In Posner's view, however, this "donation
booth" idea would impose an excessive "information
cost" on voters, who would no longer be able to judge a
candidate by his donors. According to Posner, "the identity
of a donor is a clue to the likely policies of the donee should
he be elected--a valuable clue if the donor has better information
about the candidate than the average voter has."
Indeed, Posner finds this cost so significant
he suggests it might be better to forbid anonymous contributions.
Yet will it really benefit voters to be clued in as to which
candidates are beholden to which donors? That will only help
them to choose between different varieties of corruption; whereas
anonymous donations might obviate corruption itself.
In any event, very few people, I would
venture, assess the relative merits of candidates by looking
at their donor lists--especially these days when interest groups
routinely hide their true identities and agendas behind truth-bending
names. Voters look at what voters have traditionally looked
at--public positions, endorsements, and so on. I'd trade in
a heartbeat the loss of information about donor identity in
exchange for an end to the current practice of quasi-bribery,
and I suspect most voters would feel the same.
Time for a
New Psychology and Law Movement?
All of which brings me back to Smith
and Kahneman. They have suggested, and it appears to be true,
that human and institutional behavior is, at best, a complicated
mix of the rational and irrational.
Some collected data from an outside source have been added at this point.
## src/rtl/time_pkg.sv

```systemverilog
// Shared types and default widths for the time_base fine/coarse tick generator.
package time_pkg;

    localparam int DIV_W_DEFAULT = 16;
    localparam int SUB_W_DEFAULT = 10;

    typedef enum logic {
        IDLE = 1'b0,
        RUN  = 1'b1
    } tb_state_t;

    // A divisor of zero has no meaningful period, so either zero field poisons the config.
    function automatic logic cfg_invalid(input logic div_is_zero, input logic sub_is_zero);
        return div_is_zero || sub_is_zero;
    endfunction

endpackage

```

## src/rtl/time_base_if.sv

```systemverilog
// Control and tick bundle between a time_base and whoever configures and consumes it.
interface time_base_if #(
    parameter int DIV_W = time_pkg::DIV_W_DEFAULT,
    parameter int SUB_W = time_pkg::SUB_W_DEFAULT
);
    // No valid/ready pairing: load_i and sync_i are strobes sampled on every rising
    // edge and acted on only when the block's state allows; run_i is a level.
    logic [DIV_W-1:0] div_i;
    logic [SUB_W-1:0] sub_div_i;
    logic             load_i;
    logic             run_i;
    logic             sync_i;
    logic             tick_fine_o;
    logic             tick_coarse_o;
    logic             running_o;
    logic             cfg_err_o;

    modport master (
        output div_i, sub_div_i, load_i, run_i, sync_i,
        input  tick_fine_o, tick_coarse_o, running_o, cfg_err_o
    );

    modport slave (
        input  div_i, sub_div_i, load_i, run_i, sync_i,
        output tick_fine_o, tick_coarse_o, running_o, cfg_err_o
    );

endinterface

```

## src/rtl/mod_counter.sv

```systemverilog
// Modulo counter: counts 0..mod-1 while enabled, wraps, and flags the terminal value.
module mod_counter #(
    parameter int W = 8
) (
    input  logic         clk,
    input  logic         rst_n,
    input  logic         en_i,
    input  logic         clr_i,
    input  logic [W-1:0] mod_i,
    output logic         tc_o
);

    logic [W-1:0] cnt_q;
    logic [W-1:0] cnt_d;

    // Compare against mod-1 so a modulus of all-ones never needs a W+1 bit count.
    assign tc_o = (cnt_q == (mod_i - W'(1)));

    always_comb begin
        cnt_d = cnt_q;
        if (clr_i) begin
            cnt_d = '0;
        end else if (en_i) begin
            cnt_d = tc_o ? '0 : (cnt_q + W'(1));
        end
    end

    always_ff @(posedge clk or negedge rst_n) begin
        if (!rst_n) begin
            cnt_q <= '0;
        end else begin
            cnt_q <= cnt_d;
        end
    end

endmodule

```

## src/rtl/time_base.sv

```systemverilog
// Two-level tick generator: a fine tick every div clocks, a coarse tick every sub_div fine ticks.
module time_base
    import time_pkg::*;
#(
    parameter int DIV_W = DIV_W_DEFAULT,
    parameter int SUB_W = SUB_W_DEFAULT
) (
    input  logic      clk,
    input  logic      rst_n,
    time_base_if.slave bus,
    output tb_state_t state_o
);

    tb_state_t        state_q;
    tb_state_t        state_d;
    logic [DIV_W-1:0] div_q;
    logic [DIV_W-1:0] div_d;
    logic [SUB_W-1:0] sub_q;
    logic [SUB_W-1:0] sub_d;
    logic             cfg_err_q;
    logic             cfg_err_d;
    logic             tick_fine_q;
    logic             tick_fine_d;
    logic             tick_coarse_q;
    logic             tick_coarse_d;

    logic             stay_run;
    logic             cnt_clr;
    logic             fine_tc;
    logic             coarse_tc;

    // Counters only move on edges that keep us in RUN; leaving RUN or a sync zeroes them.
    assign stay_run = (state_q == RUN) && bus.run_i;
    assign cnt_clr  = !stay_run || bus.sync_i;

    mod_counter #(.W(DIV_W)) u_fine (
        .clk   (clk),
        .rst_n (rst_n),
        .en_i  (stay_run),
        .clr_i (cnt_clr),
        .mod_i (div_q),
        .tc_o  (fine_tc)
    );

    mod_counter #(.W(SUB_W)) u_coarse (
        .clk   (clk),
        .rst_n (rst_n),
        .en_i  (stay_run && fine_tc),
        .clr_i (cnt_clr),
        .mod_i (sub_q),
        .tc_o  (coarse_tc)
    );

    always_comb begin
        state_d       = state_q;
        div_d         = div_q;
        sub_d         = sub_q;
        cfg_err_d     = cfg_err_q;
        tick_fine_d   = 1'b0;
        tick_coarse_d = 1'b0;
        case (state_q)
            IDLE: begin
                // A load wins over run_i so RUN entry sees the freshly loaded error status.
                if (bus.load_i) begin
                    div_d     = bus.div_i;
                    sub_d     = bus.sub_div_i;
                    cfg_err_d = cfg_invalid(bus.div_i == '0, bus.sub_div_i == '0);
                end else if (bus.run_i && !cfg_err_q) begin
                    state_d = RUN;
                end
            end
            RUN: begin
                if (!bus.run_i) begin
                    state_d = IDLE;
                end else if (!bus.sync_i) begin
                    tick_fine_d   = fine_tc;
                    tick_coarse_d = fine_tc && coarse_tc;
                end
            end
            default: begin
                state_d = IDLE;
            end
        endcase
    end

    always_ff @(posedge clk or negedge rst_n) begin
        if (!rst_n) begin
            state_q       <= IDLE;
            div_q         <= '0;
            sub_q         <= '0;
            cfg_err_q     <= 1'b1;
            tick_fine_q   <= 1'b0;
            tick_coarse_q <= 1'b0;
        end else begin
            state_q       <= state_d;
            div_q         <= div_d;
            sub_q         <= sub_d;
            cfg_err_q     <= cfg_err_d;
            tick_fine_q   <= tick_fine_d;
            tick_coarse_q <= tick_coarse_d;
        end
    end

    assign bus.tick_fine_o   = tick_fine_q;
    assign bus.tick_coarse_o = tick_coarse_q;
    assign bus.running_o     = (state_q == RUN);
    assign bus.cfg_err_o     = cfg_err_q;
    assign state_o           = state_q;

endmodule

```

## src/flat_wrapper.sv

```systemverilog
// flat-port wrapper written by rule: the top's interface ports become plain ports
module time_base_flat import time_pkg::*;
#(
    parameter int DIV_W = DIV_W_DEFAULT,
    parameter int SUB_W = SUB_W_DEFAULT
)
  (clk, rst_n, state_o, bus_div_i, bus_sub_div_i, bus_load_i, bus_run_i, bus_sync_i, bus_tick_fine_o, bus_tick_coarse_o, bus_running_o, bus_cfg_err_o);
  time_base_if #(.DIV_W(DIV_W), .SUB_W(SUB_W)) bus_i ();
  input  logic clk;
  input  logic rst_n;
  output tb_state_t state_o;
  input wire logic [$bits(bus_i.div_i)-1:0] bus_div_i;
  input wire logic [$bits(bus_i.sub_div_i)-1:0] bus_sub_div_i;
  input wire logic [$bits(bus_i.load_i)-1:0] bus_load_i;
  input wire logic [$bits(bus_i.run_i)-1:0] bus_run_i;
  input wire logic [$bits(bus_i.sync_i)-1:0] bus_sync_i;
  output wire logic [$bits(bus_i.tick_fine_o)-1:0] bus_tick_fine_o;
  output wire logic [$bits(bus_i.tick_coarse_o)-1:0] bus_tick_coarse_o;
  output wire logic [$bits(bus_i.running_o)-1:0] bus_running_o;
  output wire logic [$bits(bus_i.cfg_err_o)-1:0] bus_cfg_err_o;
  assign bus_i.div_i = bus_div_i;
  assign bus_i.sub_div_i = bus_sub_div_i;
  assign bus_i.load_i = bus_load_i;
  assign bus_i.run_i = bus_run_i;
  assign bus_i.sync_i = bus_sync_i;
  assign bus_tick_fine_o = bus_i.tick_fine_o;
  assign bus_tick_coarse_o = bus_i.tick_coarse_o;
  assign bus_running_o = bus_i.running_o;
  assign bus_cfg_err_o = bus_i.cfg_err_o;
  time_base #(.DIV_W(DIV_W), .SUB_W(SUB_W)) u_core (.clk(clk), .rst_n(rst_n), .bus(bus_i), .state_o(state_o));
endmodule
```

## config.mk

```make
export PLATFORM = sky130hd
export DESIGN_NAME = time_base_flat
export DESIGN_NICKNAME = d
export VERILOG_FILES = /design/src/rtl/time_pkg.sv /design/src/rtl/time_base_if.sv /design/src/rtl/mod_counter.sv /design/src/rtl/time_base.sv /design/src/flat_wrapper.sv
export SDC_FILE = /design/constraint.sdc
export NUM_CORES = 1
export LEC_CHECK = 0
export BUFFER_PORTS_ARGS = -buffer_cell sky130_fd_sc_hd__buf_4
export CELL_PAD_IN_SITES_DETAIL_PLACEMENT = 0
export CELL_PAD_IN_SITES_GLOBAL_PLACEMENT = 1
export CORE_UTILIZATION = 49
export DETAILED_ROUTE_END_ITERATION = 16
export PLACE_DENSITY_LB_ADDON = 0.08
export SYNTH_ARGS = -nofsm -noshare
export SYNTH_HDL_FRONTEND = slang
export SYNTH_SLANG_ARGS = --single-unit
```

## constraint.sdc

```tcl
create_clock -name clk -period 5.17 [get_ports clk]
set_clock_uncertainty 0.1 [all_clocks]
set_input_delay 0.7755 -clock clk [delete_from_list [all_inputs] [get_ports clk]]
set_output_delay 0.7755 -clock clk [all_outputs]
set_load 0.03 [all_outputs]
```

==> results of run 1 <==
-- flip-flops by register name (all words and copies together), names as in the netlist --
register and count:
u_core.bus.cfg_err_o 1, u_core.bus.running_o 1, u_core.bus.tick_coarse_o 1, u_core.bus.tick_fine_o 1, u_core.div_q 16, u_core.sub_q 10, u_core.u_coarse.cnt_q 10, u_core.u_fine.cnt_q 16
-- metrics by stage --
step / instance area (µm²) / utilization / cells / hold slack, ns / power, W
floorplan: 3320 / - / 342 / 0.380 / 0.000668
global placement: 3640 / 0.564 / 442 / 0.404 / 0.000738
detailed placement: 3640 / 0.564 / 442 / 0.405 / 0.000742
CTS: 3730 / 0.578 / 450 / 0.421 / 0.000987
global route: 3730 / 0.578 / 450 / 0.463 / 0.00103
finish: 3730 / 0.578 / 450 / 0.405 / 0.000977
-- critical path, cell delays in order, from the launching register on --
cell and delay, ns:
sky130_fd_sc_hd__dfrtp_1 0.42, sky130_fd_sc_hd__inv_1 0.09, sky130_fd_sc_hd__ha_1 0.21, sky130_fd_sc_hd__nor2b_1 0.32, sky130_fd_sc_hd__nand4_1 0.21, sky130_fd_sc_hd__nor4b_1 0.32
sky130_fd_sc_hd__nor4_1 0.10, sky130_fd_sc_hd__or4_1 0.78, sky130_fd_sc_hd__nand2b_1 0.57, sky130_fd_sc_hd__nor2_1 0.11
-- cells in the mapped netlist, types with 2 or more instances --
master	n
sky130_fd_sc_hd__ha_1	4
sky130_fd_sc_hd__o21a_1	2
sky130_fd_sc_hd__a31oi_1	5
sky130_fd_sc_hd__xor2_1	27
sky130_fd_sc_hd__nand3_1	13
sky130_fd_sc_hd__or2_2	2
sky130_fd_sc_hd__nand2b_1	4
sky130_fd_sc_hd__o31ai_1	2
sky130_fd_sc_hd__and2_1	2
sky130_fd_sc_hd__dfrtp_1	55
sky130_fd_sc_hd__and3_1	11
sky130_fd_sc_hd__nand4_1	6
sky130_fd_sc_hd__o21ai_1	7
sky130_fd_sc_hd__clkbuf_1	11
sky130_fd_sc_hd__or4_1	2
sky130_fd_sc_hd__a22o_1	2
sky130_fd_sc_hd__nand4bb_1	5
sky130_fd_sc_hd__o2111ai_1	3
sky130_fd_sc_hd__xnor2_1	16
sky130_fd_sc_hd__nor4b_1	3
sky130_fd_sc_hd__mux2_2	22
sky130_fd_sc_hd__a311oi_1	2
sky130_fd_sc_hd__o21ai_0	9
sky130_fd_sc_hd__and3b_1	2
sky130_fd_sc_hd__inv_1	7
sky130_fd_sc_hd__nor4_1	10
sky130_fd_sc_hd__nand4b_1	2
sky130_fd_sc_hd__nor2b_1	7
sky130_fd_sc_hd__nor2_1	28
sky130_fd_sc_hd__nand2_1	15
sky130_fd_sc_hd__nor3_1	13
sky130_fd_sc_hd__or3_1	6
sky130_fd_sc_hd__a21oi_1	15
sky130_fd_sc_hd__nor3b_1	5
sky130_fd_sc_hd__buf_2	2
-- kinds of logic (layout without fill, tap and decap cells) --
group | Yosys count | after routing
AND/OR/NAND/NOR | 142 | 142
adder cells (fa/ha/maj) | 4 | 4
XOR/XNOR | 43 | 43
AO/OA/AOI/OAI | 53 | 53
multiplexers | 23 | 23
flip-flops | 56 | 56
buffers and inverters | 21 | 52
-- metal layers --
layer	GRT usage	wire length, µm
met3	0.0295	113
met1	0.262	3300
met2	0.395	3660
met5	0	0
met4	0.0724	129
-- cells in the final DEF (no fill, tap or decap), types with 5 or more instances in the layout --
cell                        instances
sky130_fd_sc_hd__inv_1              7
sky130_fd_sc_hd__nor2b_1            6
sky130_fd_sc_hd__xor2_1            27
sky130_fd_sc_hd__o21ai_1            7
sky130_fd_sc_hd__a21oi_1           15
sky130_fd_sc_hd__a31oi_1            5
sky130_fd_sc_hd__nor3b_1            5
sky130_fd_sc_hd__o21ai_0            9
sky130_fd_sc_hd__nand4_1            6
sky130_fd_sc_hd__nand4bb_1          5
sky130_fd_sc_hd__or3_1              6
sky130_fd_sc_hd__nand2_1           15
sky130_fd_sc_hd__nor2_1            28
sky130_fd_sc_hd__and3_1            11
sky130_fd_sc_hd__dfrtp_1           55
sky130_fd_sc_hd__clkbuf_8           5
sky130_fd_sc_hd__nand3_1           13
sky130_fd_sc_hd__nor3_1            13
sky130_fd_sc_hd__mux2_2            22
sky130_fd_sc_hd__buf_4             37
sky130_fd_sc_hd__nor4_1            10
sky130_fd_sc_hd__xnor2_1           16
-- worst min-delay path by stage --
stage               slack [ns]                   end                 start
CTS                       0.42  u_core.bus.cfg_err_o  u_core.bus.cfg_err_o
global placement          0.40  u_core.bus.cfg_err_o  u_core.bus.cfg_err_o
detailed placement        0.40  u_core.bus.cfg_err_o  u_core.bus.cfg_err_o
global route              0.46  u_core.bus.running_o                 rst_n
finish                    0.40  u_core.bus.running_o                 rst_n
floorplan                 0.38  u_core.bus.running_o                 rst_n
-- power by group --
part	leakage, nW	total [W]	internal, W	switching (W)
Sequential	0.721	0.000526	0.000472	0.0000533
Combinational	0.780	0.000206	0.000102	0.000104
Clock	0.0445	0.000245	0.0000966	0.000149
-- final cells by class --
class / instances / area [µm²] / area share
multi-input cells: 265 / 1840 / 0.493
flip-flops and latches: 56 / 1400 / 0.376
repair buffers: 37 / 278 / 0.0744
well taps: 77 / 96.3 / 0.0258
clock buffers: 5 / 68.8 / 0.0184
inverters: 7 / 26.3 / 0.00704
clock inverters: 3 / 21.3 / 0.00570
==> impl_metrics.json, run 1 <==
{
  "tritoncts.num_buffers": 5,
  "drt-total-wl_um": 7200,
  "worst_path_required_ns": 5.25,
  "synth_compound_area_frac": 0.0990,
  "slew_viol_final": 0,
  "run_status": "complete, no violations",
  "yosysWarnings": 0,
  "first_pass_iters": 4,
  "tritoncts": "done",
  "wire_per_inst_um": 16.0,
  "number_of_nets_produced_by_synthesis": 377,
  "critical_path_capture_point": "u_core.u_fine.cnt_q[13]",
  "peakVddDrop_mv": 0.167,
  "remaining_drc_errors": 0,
  "die_h_um": 84.4,
  "postCtsSetupRepairBufs": 0,
  "grt_max_degree": 57,
  "timing.final.crit_period_ns": 3.37,
  "share_of_flip_flops_with_an_asynchronous_set_or_reset": 1.00,
  "filler_cell_count": 577,
  "portBuffers": 35,
  "synth_flop_cell": "sky130_fd_sc_hd__dfrtp_1",
  "setup.worst_path.end_class": "register",
  "setup-violations-final": 0,
  "pre_cts_slack_ns": 1.78,
  "relSlewSlack": 0.529,
  "route.antenna.remaining_nets": 0,
  "grt_setup_unrepaired": "false",
  "num_vias": 2580,
  "placeable_core_region_mm2": 0.00646,
  "r2r_end": "u_core.u_fine.cnt_q[13]",
  "clkLatencyLatePin_ns": 0.32,
  "routed_via_density": 5.73,
  "hp-class": "primary input to async pin",
  "gp_congestion": 0.852,
  "ctsLongestPathBuffers": 2,
  "post_cts_clock_slew_at_the_launch_and_capture_registers_of_the_worst_setup_and_hold_paths_ns": 0.11,
  "r2r_slack_ns": 1.80,
  "startpoint": "u_core.div_q[0]",
  "power.leakage_nw": 1.55,
  "io_pins": 36,
  "synth_top_family_by_area": "simple AND/OR/NAND/NOR gates",
  "worstRegToRegCells": 9,
  "report.final.hold_viol_count": 0,
  "netlist.area_leader.share": 0.414,
  "synthMuxAreaShare": 0.0775,
  "timing_worst_slew_pin_value_ns": 0.704,
  "synth_adder_area_share": 0.0151,
  "grt_pass1_wl_um": 12200,
  "first_global_vias": 2618,
  "path_class": "register to register",
  "netlist-cell-type-count": 50,
  "mappedNetlistArea_mm2": 0.00332,
  "setup_ws_ns": 1.80,
  "worstSetupStartpointType": "register",
  "drive_above_1_share": 0.196,
  "final_nets": 407,
  "pwr_density_cell_mw_per_mm2": 262,
  "htreeDepth": 2,
  "clock_sinks": 56,
  "finalCritPeriodShare": 0.652,
  "synth.avg_cell_area_um2": 9.72,
  "timing.setup.tns_ns": 0,
  "synth_largest_area_cell": "sky130_fd_sc_hd__dfrtp_1",
  "path_max_fanout": 19,
  "globalRoute.totalOverflow": 0,
  "cts_resized": 0,
  "dp_hpwl_um": 5380,
  "floorplan.initialDensity": 0.515,
  "postCtsHoldBufs": 0,
  "clockRootBuffer": "sky130_fd_sc_hd__clkbuf_8",
  "area_growth_syn_to_layout_pct": 12.3,
  "dieArea_mm2": 0.00712,
  "synth_xor_xnor_area_share": 0.113,
  "synthesis.instances": 342,
  "placement_rows": 29,
  "synth.area.top_cells": "sky130_fd_sc_hd__dfrtp_1 41%, sky130_fd_sc_hd__mux2_2 7.5%, sky130_fd_sc_hd__xor2_1 7.1%, sky130_fd_sc_hd__xnor2_1 4.2%, sky130_fd_sc_hd__nor2_1 3.2%",
  "grt_usage": 0.216,
  "critical_path.reg2reg.startpoint": "u_core.div_q[0]",
  "fmaxAchievable_mhz": 297,
  "synth_enable_flop_cells": 0,
  "ys_seq_elements": 56,
  "grt_antenna_before_repair": 0,
  "synthSimpleGateAreaFrac": 0.248,
  "yosysSeqAreaShare": 0.422,
  "die_w_um": 84.4,
  "initialDrtViolationCount": 92,
  "drv.max_cap_violation_count": 0,
  "worst_ep_arrival_time_ns": 3.45,
  "antenna_cells": 0
}
Note: power is estimated with default switching activity, not from simulation.
==> inputs of run 2 (changes only) <==
--- a/config.mk
+++ b/config.mk
@@ -8,7 +8,7 @@
 export BUFFER_PORTS_ARGS = -buffer_cell sky130_fd_sc_hd__buf_4
 export CELL_PAD_IN_SITES_DETAIL_PLACEMENT = 0
 export CELL_PAD_IN_SITES_GLOBAL_PLACEMENT = 1
-export CORE_UTILIZATION = 49
+export CORE_UTILIZATION = 41
 export DETAILED_ROUTE_END_ITERATION = 16
 export PLACE_DENSITY_LB_ADDON = 0.08
 export SYNTH_ARGS = -nofsm -noshare
==> constraint.sdc (replaced) <==
create_clock -name clk -period 2.7 [get_ports clk]
set_clock_uncertainty 0.1 [all_clocks]
set_input_delay 0.405 -clock clk [delete_from_list [all_inputs] [get_ports clk]]
set_output_delay 0.405 -clock clk [all_outputs]
set_load 0.03 [all_outputs]
==> impl_metrics.json, run 2 (synthesis gave the netlist of run 1 again) <==
{
  "first_pass_iters": 5,
  "path_max_fanout": 5,
  "post_cts_clock_slew_at_the_launch_and_capture_registers_of_the_worst_setup_and_hold_paths_ns": 0.10,
  "clock_sinks": 56,
  "fmaxAchievable_mhz": 345,
  "grt_setup_unrepaired": "true",
  "first_global_vias": 2838,
  "placeable_core_region_mm2": 0.00777,
  "peakVddDrop_mv": 0.232,
  "globalRoute.totalOverflow": 0,
  "io_pins": 36,
  "dieArea_mm2": 0.00847,
  "worstSetupStartpointType": "register",
  "gp_congestion": 0.843,
  "path_class": "register to register",
  "place.detailed.instances": 507,
  "violations": "setup timing",
  "timing.final.crit_period_ns": 2.90,
  "floorplan.initialDensity": 0.428,
  "postCtsHoldBufs": 0,
  "route.antenna.remaining_nets": 0,
  "layout.cells.most_common_list": "83 x sky130_fd_sc_hd__buf_4, 54 x sky130_fd_sc_hd__dfrtp_1, 28 x sky130_fd_sc_hd__nor2_1, 27 x sky130_fd_sc_hd__xor2_1, 22 x sky130_fd_sc_hd__mux2_2",
  "slew_viol_final": 0,
  "cp_num_buf_inv": 2,
  "power.leakage_nw": 1.82,
  "pwr_density_cell_mw_per_mm2": 491,
  "placement_rows": 32,
  "report.final.hold_viol_count": 0,
  "worst_path_required_ns": 2.84,
  "final_area_mm2": 0.00426,
  "initialDrtViolationCount": 113,
  "setup_ws_ns": -0.197,
  "whs_ns": 0.0321,
  "num_vias": 2835,
  "drt-total-wl_um": 8340,
  "timing.critical_path.max_delay_family": "simple AND/OR/NAND/NOR gates",
  "remaining_drc_errors": 0,
  "htreeDepth": 2,
  "tritoncts.num_buffers": 5,
  "dp_hpwl_um": 6200,
  "antenna_cells": 0,
  "drv.max_cap_violation_count": 0,
  "timing.setup.tns_ns": -0.804,
  "clkLatencyLatePin_ns": 0.31,
  "path_common_cell": "sky130_fd_sc_hd__buf_4",
  "fin_cells": 523,
  "grt_antenna_before_repair": 0,
  "largestRegisters": "u_core.div_q (16), u_core.u_fine.cnt_q (16)",
  "run_status": "finished with violations",
  "drive_above_1_share": 0.328,
  "post-layout-total-power_w": 0.00209,
  "ctsLongestPathBuffers": 2,
  "area_growth_syn_to_layout_pct": 28.3,
  "timing_worst_slew_pin_value_ns": 0.735,
  "grt_pass1_wl_um": 14000,
  "hp-class": "primary input to async pin",
  "finalCritPeriodShare": 1.07,
  "final_nets": 455,
  "tritoncts": "done",
  "path_cells": "or3_4, buf_4, nor4b_2, buf_4, a31oi_1, or4_4, or4b_4, a21oi_2",
  "die_h_um": 92.0,
  "wire_per_inst_um": 15.9,
  "dpl_cell_area_mm2": 0.00400,
  "cp_max_delay_cell": "sky130_fd_sc_hd__or4_4",
  "grt_usage": 0.210,
  "max_stage_delay_ns": 0.57,
  "clockRootBuffer": "sky130_fd_sc_hd__clkbuf_8",
  "setup-violations-final": 10,
  "routed_via_density": 5.42,
  "relSlewSlack": 0.510,
  "setup.worst_path.end_class": "register",
  "portBuffers": 35,
  "die_w_um": 92.0,
  "worst_ep_arrival_time_ns": 3.03,
  "mostFrequentLayoutCell": "sky130_fd_sc_hd__buf_4",
  "grt_max_degree": 57
}
-- run 2: routing by layer --
metal	wire, µm	up-vias	global-route usage	part of all wire
li1	-	1389	-	-
met1	3670	1397	0.272	0.44
met2	4380	38	0.373	0.52
met3	183	11	0.0274	0.022
met4	110	0	0.0430	0.013
met5	0	-	0	0
-- run 2: repair_timing --
action / in CTS / in global routing
pin swaps: 6 / 7
setup buffers: 2 / 6
endpoints found under the setup margin: 28 / 27
gates resized for setup: 12 / 8
-- run 2: final timing paths --
kind                                           start                  endpoint  slack [ns]  depth (start not counted)
min in group clk                    bus_sub_div_i[0]           u_core.sub_q[0]        0.20                          3
worst max register to register       u_core.div_q[2]  u_core.u_coarse.cnt_q[2]       -0.20                          8
worst min-delay path                           rst_n           u_core.div_q[4]        0.03                          1
max in group asynchronous                      rst_n           u_core.sub_q[2]        1.96                          1
worst max-delay path                 u_core.div_q[2]  u_core.u_coarse.cnt_q[2]       -0.20                          8
worst min register to register  u_core.bus.cfg_err_o      u_core.bus.cfg_err_o        0.42                          2
-- run 2: cell type report --
class	count	area (µm²)
Fill cell	744	3500
Multi-Input combinational cell	265	1950
Sequential cell	56	1400
Timing Repair Buffer	85	654
Tap cell	102	128
Clock buffer	8	100
Inverter	7	26.3
-- run 2: per-stage QoR --
step                      setup slack (ns)   util
after global routing                -0.269  0.549
after CTS                           -0.133  0.538
after detailed placement            -0.303  0.515
after global placement              -0.269  0.515
after floorplan                     -0.112      -
final                               -0.197  0.549
-- run 2: report_power, final --
part	internal, W	switching (W)	total [W]
Clock	0.000235	0.000275	0.000510
Combinational	0.000318	0.000289	0.000608
Sequential	0.000905	0.0000698	0.000975
Total	0.00146	0.000634	0.00209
They have also suggested,
further, that even the definition of rational behavior is subject
to plausibly conflicting views and deep uncertainty.
If these suggestions are true--and they
certainly seem to be, then isn't the law making a terrible mistake
by tying itself so closely to a science that is no science at
all? Pretending to offer precise answers to legal questions
by relying on false assumptions only gives a false sense of
security and certainty.
Or, put differently, now that economics
is a field shown to be powerfully dependent on psychology, shouldn't
the legal academy think twice about putting so many of its eggs
in the basket of economics? Shouldn't the Law and Psychology
movement perhaps enjoy a second wind instead? But, hey, I was
a history major--so what do I know.
Edward Lazarus
writes about, practices, and teaches law in Los Angeles. His
most recent book is Closed
Chambers: The Rise, Fall, and Future of the Modern Supreme Court.